El cenote Ik Kil se encuentra en la península de Yucatán, México. Ideal para nadar, es una gran piscina natural con escarpadas paredes de roca, a cielo abierto y rodeada por una cortina de enredaderas y cascadas. Cenote es una palabra maya que se traduce como cosa honda, profundidad, pozo o abismo. Miles de cenotes salpican la zona, con diferencias en tamaño y forma.
Los cenotes, o pozos naturales, se forman cuando la roca caliza de la superficie se derrumba, dejando al descubierto ríos subterráneos. El agua es muy clara porque procede del agua de lluvia que se ha filtrado a través del suelo. Algunos cenotes están abiertos al cielo. En otros se entra a través de pequeños agujeros en el suelo. En concreto, el cenote Ik Kil tiene unos 60 metros de diámetro. Desde la cima del cenote hay unos 26 metros hasta el agua.
Así, los cenotes se forman cuando la roca caliza blanda cercana a la superficie de la tierra se derrumba. Esto se debe a que los ríos subterráneos erosionan y arrastran la piedra caliza blanda que hay debajo. El agua de lluvia se alimenta de los ríos a través de las grietas y huecos de la roca. Durante la marea alta, el mar también entra en la caliza a través de las grietas, haciendo que la roca se rompa y colapse a un ritmo aún más rápido.
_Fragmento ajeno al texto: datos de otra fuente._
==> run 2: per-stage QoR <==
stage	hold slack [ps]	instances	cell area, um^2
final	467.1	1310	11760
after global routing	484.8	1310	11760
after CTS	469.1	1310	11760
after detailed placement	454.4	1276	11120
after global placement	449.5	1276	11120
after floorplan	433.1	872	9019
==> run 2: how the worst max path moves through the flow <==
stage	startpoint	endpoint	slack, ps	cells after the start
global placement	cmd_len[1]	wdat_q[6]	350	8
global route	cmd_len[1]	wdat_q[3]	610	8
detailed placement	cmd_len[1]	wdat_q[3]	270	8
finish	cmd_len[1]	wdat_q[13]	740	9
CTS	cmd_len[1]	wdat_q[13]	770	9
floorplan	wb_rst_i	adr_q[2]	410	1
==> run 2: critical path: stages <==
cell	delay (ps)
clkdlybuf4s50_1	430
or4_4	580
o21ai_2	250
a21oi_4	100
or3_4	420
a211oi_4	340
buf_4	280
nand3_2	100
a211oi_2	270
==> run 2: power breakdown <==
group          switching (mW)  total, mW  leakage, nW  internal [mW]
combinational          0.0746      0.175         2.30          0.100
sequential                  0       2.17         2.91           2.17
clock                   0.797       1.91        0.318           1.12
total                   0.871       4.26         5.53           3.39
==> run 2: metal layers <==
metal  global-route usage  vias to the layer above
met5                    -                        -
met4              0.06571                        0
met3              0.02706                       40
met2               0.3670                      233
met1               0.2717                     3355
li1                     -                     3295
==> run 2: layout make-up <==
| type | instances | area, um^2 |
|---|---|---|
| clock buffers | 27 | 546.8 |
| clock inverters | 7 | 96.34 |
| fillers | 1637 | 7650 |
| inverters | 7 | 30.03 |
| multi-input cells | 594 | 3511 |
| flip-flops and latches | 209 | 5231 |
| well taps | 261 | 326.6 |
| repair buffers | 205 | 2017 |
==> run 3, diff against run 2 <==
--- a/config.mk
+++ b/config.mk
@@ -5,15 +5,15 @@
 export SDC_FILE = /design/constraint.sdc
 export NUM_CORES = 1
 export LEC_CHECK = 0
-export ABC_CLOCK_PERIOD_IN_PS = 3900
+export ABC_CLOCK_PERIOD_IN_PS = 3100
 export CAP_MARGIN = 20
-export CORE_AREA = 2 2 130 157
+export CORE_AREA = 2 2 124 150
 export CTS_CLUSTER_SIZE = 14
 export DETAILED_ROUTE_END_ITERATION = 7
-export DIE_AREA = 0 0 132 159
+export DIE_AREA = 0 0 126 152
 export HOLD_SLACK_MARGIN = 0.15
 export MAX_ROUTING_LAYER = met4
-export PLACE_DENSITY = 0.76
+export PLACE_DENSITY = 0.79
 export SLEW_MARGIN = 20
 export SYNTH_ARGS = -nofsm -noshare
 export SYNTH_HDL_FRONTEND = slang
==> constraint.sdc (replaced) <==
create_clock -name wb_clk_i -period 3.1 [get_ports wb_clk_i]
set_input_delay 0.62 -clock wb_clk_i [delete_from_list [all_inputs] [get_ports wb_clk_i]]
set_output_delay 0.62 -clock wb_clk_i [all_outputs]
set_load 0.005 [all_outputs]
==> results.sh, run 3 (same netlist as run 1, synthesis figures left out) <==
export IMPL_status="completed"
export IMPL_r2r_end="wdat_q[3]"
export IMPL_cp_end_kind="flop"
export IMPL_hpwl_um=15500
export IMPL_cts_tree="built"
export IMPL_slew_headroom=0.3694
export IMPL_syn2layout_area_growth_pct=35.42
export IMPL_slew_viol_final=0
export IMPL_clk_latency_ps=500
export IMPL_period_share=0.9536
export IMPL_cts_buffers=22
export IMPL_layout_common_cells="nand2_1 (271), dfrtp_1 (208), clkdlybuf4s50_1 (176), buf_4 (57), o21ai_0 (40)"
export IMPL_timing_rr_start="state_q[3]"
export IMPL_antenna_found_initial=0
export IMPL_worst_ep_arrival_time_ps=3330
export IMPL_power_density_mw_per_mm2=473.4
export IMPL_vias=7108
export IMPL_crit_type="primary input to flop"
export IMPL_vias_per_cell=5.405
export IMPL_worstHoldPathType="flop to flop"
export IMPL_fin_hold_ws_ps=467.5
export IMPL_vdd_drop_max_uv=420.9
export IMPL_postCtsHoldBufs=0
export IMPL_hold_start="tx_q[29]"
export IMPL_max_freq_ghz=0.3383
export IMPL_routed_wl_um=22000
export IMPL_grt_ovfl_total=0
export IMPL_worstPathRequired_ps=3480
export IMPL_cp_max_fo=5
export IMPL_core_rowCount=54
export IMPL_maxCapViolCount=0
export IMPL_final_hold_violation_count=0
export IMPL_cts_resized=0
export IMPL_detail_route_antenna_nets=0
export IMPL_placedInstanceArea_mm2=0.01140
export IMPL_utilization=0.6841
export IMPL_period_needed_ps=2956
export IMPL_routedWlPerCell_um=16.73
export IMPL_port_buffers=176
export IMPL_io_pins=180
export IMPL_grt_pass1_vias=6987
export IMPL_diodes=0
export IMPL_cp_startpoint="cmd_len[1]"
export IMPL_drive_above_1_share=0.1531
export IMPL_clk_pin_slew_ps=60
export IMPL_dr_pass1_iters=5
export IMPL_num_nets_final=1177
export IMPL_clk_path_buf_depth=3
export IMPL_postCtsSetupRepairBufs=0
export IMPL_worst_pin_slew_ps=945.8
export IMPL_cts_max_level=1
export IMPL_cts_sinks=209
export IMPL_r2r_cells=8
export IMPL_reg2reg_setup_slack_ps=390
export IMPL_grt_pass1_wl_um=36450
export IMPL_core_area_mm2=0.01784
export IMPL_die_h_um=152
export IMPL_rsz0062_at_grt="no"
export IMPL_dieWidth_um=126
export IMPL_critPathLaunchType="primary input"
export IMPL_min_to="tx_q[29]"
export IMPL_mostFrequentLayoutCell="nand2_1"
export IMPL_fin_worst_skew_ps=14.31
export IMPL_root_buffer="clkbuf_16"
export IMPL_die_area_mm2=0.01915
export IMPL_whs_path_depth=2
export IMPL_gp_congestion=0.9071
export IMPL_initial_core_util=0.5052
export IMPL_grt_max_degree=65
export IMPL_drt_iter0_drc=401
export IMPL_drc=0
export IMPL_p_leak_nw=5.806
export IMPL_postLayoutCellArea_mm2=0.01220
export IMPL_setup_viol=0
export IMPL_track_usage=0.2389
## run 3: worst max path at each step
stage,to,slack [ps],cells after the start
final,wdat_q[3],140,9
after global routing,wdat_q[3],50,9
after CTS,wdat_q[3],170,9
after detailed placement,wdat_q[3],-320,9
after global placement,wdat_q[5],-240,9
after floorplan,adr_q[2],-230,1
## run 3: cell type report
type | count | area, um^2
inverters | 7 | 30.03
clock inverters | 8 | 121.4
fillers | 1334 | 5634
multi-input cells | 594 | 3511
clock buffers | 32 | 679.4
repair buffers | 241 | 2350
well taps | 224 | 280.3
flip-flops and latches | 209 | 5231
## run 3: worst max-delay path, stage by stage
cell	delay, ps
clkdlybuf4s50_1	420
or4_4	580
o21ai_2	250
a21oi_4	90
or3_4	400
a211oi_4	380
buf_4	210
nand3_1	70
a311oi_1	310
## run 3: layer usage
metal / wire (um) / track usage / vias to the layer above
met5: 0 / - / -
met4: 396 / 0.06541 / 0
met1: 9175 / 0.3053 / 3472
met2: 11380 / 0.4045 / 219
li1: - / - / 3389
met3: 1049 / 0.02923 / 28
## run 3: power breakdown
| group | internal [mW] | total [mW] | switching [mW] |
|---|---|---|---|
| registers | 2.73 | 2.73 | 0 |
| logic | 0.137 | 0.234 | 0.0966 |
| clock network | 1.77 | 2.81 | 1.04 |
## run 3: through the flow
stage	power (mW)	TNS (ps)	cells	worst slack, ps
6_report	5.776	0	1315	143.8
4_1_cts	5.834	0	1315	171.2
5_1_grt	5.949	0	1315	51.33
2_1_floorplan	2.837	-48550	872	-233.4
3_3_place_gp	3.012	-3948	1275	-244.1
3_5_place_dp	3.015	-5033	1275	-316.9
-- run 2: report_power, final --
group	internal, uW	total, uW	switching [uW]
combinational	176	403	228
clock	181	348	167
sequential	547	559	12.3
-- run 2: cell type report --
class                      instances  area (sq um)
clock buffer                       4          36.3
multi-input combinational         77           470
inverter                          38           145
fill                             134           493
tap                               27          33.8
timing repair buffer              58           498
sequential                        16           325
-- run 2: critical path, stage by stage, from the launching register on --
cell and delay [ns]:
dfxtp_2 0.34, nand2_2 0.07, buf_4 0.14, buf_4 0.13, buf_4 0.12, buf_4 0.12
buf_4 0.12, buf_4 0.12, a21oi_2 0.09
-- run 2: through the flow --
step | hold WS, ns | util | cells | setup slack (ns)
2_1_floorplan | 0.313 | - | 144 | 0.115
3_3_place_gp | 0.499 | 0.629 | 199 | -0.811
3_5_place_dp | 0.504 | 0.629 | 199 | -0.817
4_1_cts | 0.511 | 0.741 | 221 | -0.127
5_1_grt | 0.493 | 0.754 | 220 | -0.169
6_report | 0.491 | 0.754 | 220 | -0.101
**config.mk**
```make
export PLATFORM = sky130hd
export DESIGN_NAME = usb_tx_scheduler
export DESIGN_NICKNAME = d
export VERILOG_FILES = /design/src/rtl/usb_tx_scheduler_pkg.sv /design/src/rtl/usb_tx_scheduler.sv
export SDC_FILE = /design/constraint.sdc
export NUM_CORES = 1
export LEC_CHECK = 0
export ABC_CLOCK_PERIOD_IN_PS = 2250
export CAP_MARGIN = 25
export CORE_MARGIN = 5
export CORE_UTILIZATION = 35
export CTS_CLUSTER_DIAMETER = 80
export DETAILED_ROUTE_END_ITERATION = 8
export HOLD_SLACK_MARGIN = 0.1
export MAX_ROUTING_LAYER = met4
export PLACE_DENSITY_LB_ADDON = 0.25
export SLEW_MARGIN = 20
export SYNTH_ARGS = -nofsm -noshare
export SYNTH_HDL_FRONTEND = slang
export SYNTH_SLANG_ARGS = --single-unit
```
**constraint.sdc**
```tcl
create_clock -name clock -period 2.25 [get_ports clock]
set_clock_uncertainty 0.2 [all_clocks]
set_input_delay 0.45 -clock clock [delete_from_list [all_inputs] [get_ports clock]]
set_output_delay 0.45 -clock clock [all_outputs]
set_load 0.02 [all_outputs]
```
==> src/rtl/branch_sequencer.sv <==
// Control sequencer for conditional branch instructions (T3..T6 microsteps)
// with branch outcome reporting and taken/not-taken statistics.
module branch_sequencer
  import branch_sequencer_pkg::*;
#(
  parameter int unsigned CNT_W = 16
) (
  input  logic             clk,
  input  logic             clr,
  input  logic             start,
  input  logic [31:0]      ir,
  input  logic             hold,
  input  logic             con_ff,
  output logic             gra,
  output logic             rout,
  output logic             con_in,
  output logic             pc_out,
  output logic             y_in,
  output logic             c_out,
  output logic             alu_add,
  output logic             z_in,
  output logic             zlow_out,
  output logic             pc_in,
  output logic [1:0]       con_ir_bits,
  output logic             busy,
  output logic             done,
  output logic             taken,
  output logic [CNT_W-1:0] taken_cnt,
  output logic [CNT_W-1:0] not_taken_cnt
);

  state_t state, next_state;
  logic   con_s;
  logic   fin_step;

  // Only the C2 field is consumed; the rest of the IR belongs to the datapath.
  logic unused_ir;
  assign unused_ir = ^{ir[31:C2_MSB+1], ir[C2_LSB-1:0]};

  always_ff @(posedge clk or negedge clr) begin
    if (!clr) begin
      state <= ST_IDLE;
    end else begin
      state <= next_state;
    end
  end

  always_comb begin
    next_state = state;
    if (!hold) begin
      unique case (state)
        ST_IDLE: if (start) next_state = ST_T3;
        ST_T3:   next_state = ST_T4;
        ST_T4:   next_state = ST_T5;
        ST_T5:   next_state = ST_T6;
        ST_T6:   next_state = ST_FIN;
        ST_FIN:  next_state = ST_IDLE;
        default: next_state = ST_IDLE;
      endcase
    end
  end

  // con_ff is sampled once, at the T5->T6 edge; taken is published on FIN entry.
  always_ff @(posedge clk or negedge clr) begin
    if (!clr) begin
      con_ir_bits <= 2'b00;
      con_s       <= 1'b0;
      taken       <= 1'b0;
    end else if (!hold) begin
      if (state == ST_IDLE && start) con_ir_bits <= ir[C2_MSB:C2_LSB];
      if (state == ST_T5)            con_s       <= con_ff;
      if (state == ST_T6)            taken       <= con_s;
    end
  end

  always_comb begin
    gra      = 1'b0;
    rout     = 1'b0;
    con_in   = 1'b0;
    pc_out   = 1'b0;
    y_in     = 1'b0;
    c_out    = 1'b0;
    alu_add  = 1'b0;
    z_in     = 1'b0;
    zlow_out = 1'b0;
    pc_in    = 1'b0;
    done     = 1'b0;
    busy     = (state != ST_IDLE);
    if (!hold) begin
      unique case (state)
        ST_T3:   begin gra = 1'b1; rout = 1'b1; con_in = 1'b1; end
        ST_T4:   begin pc_out = 1'b1; y_in = 1'b1; end
        ST_T5:   begin c_out = 1'b1; alu_add = 1'b1; z_in = 1'b1; end
        ST_T6:   begin zlow_out = con_s; pc_in = con_s; end
        ST_FIN:  done = 1'b1;
        default: ;
      endcase
    end
  end

  assign fin_step = done;

  sat_counter #(.W(CNT_W)) u_taken_cnt (
    .clk   (clk),
    .rst_n (clr),
    .inc   (fin_step & taken),
    .count (taken_cnt)
  );

  sat_counter #(.W(CNT_W)) u_not_taken_cnt (
    .clk   (clk),
    .rst_n (clr),
    .inc   (fin_step & ~taken),
    .count (not_taken_cnt)
  );

endmodule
El cenote Ik Kil está cerca de la antigua ciudad maya de Chichén Itzá. En lengua maya, ik kil significa lugar de los vientos. Para los mayas, los cenotes no solo eran importantes fuentes de agua, sino también entradas sagradas al inframundo. Durante la época del Imperio Maya, un cenote era un lugar de sacrificio a Chaac, el dios maya de la lluvia. Se han descubierto huesos humanos y joyas en el cenote Ik Kil, todos ellos ofrendas a Chaac. Los sacrificios humanos también eran una parte importante parte de los rituales maya.
En 2019, en la cercana Chichén Itzá, los arqueólogos hicieron un asombroso descubrimiento bajo las ruinas mayas. Encontraron una red secreta de cuevas conocidas como Balamkú o «cueva del dios Jaguar», y, después de pasar horas arrastrándose por los estrechos túneles, encontraron un tesoro de más de 150 objetos utilizados en los rituales mayas de hace 1.000 años. A lo largo de los años, las estalagmitas han crecido alrededor de algunos de los objetos.
Yucatán tiene un clima tropical cálido, con una estación seca y una húmeda. Las brisas soplan a lo largo de la costa. Las selvas tropicales son el hogar de muchos pájaros y monos, mientras que el agua fresca de los cenotes es ideal para los siluros y las ranas. Por esto, puedes nadar con los siluros en el cenote Ik Kil y sumergirte para explorar un espectacular mundo submarino. Fuera, las estalactitas y estalagmitas se alinean en las cavernas. Hermosas aves, como tucanes, loros y momotos, viven alrededor el cenote.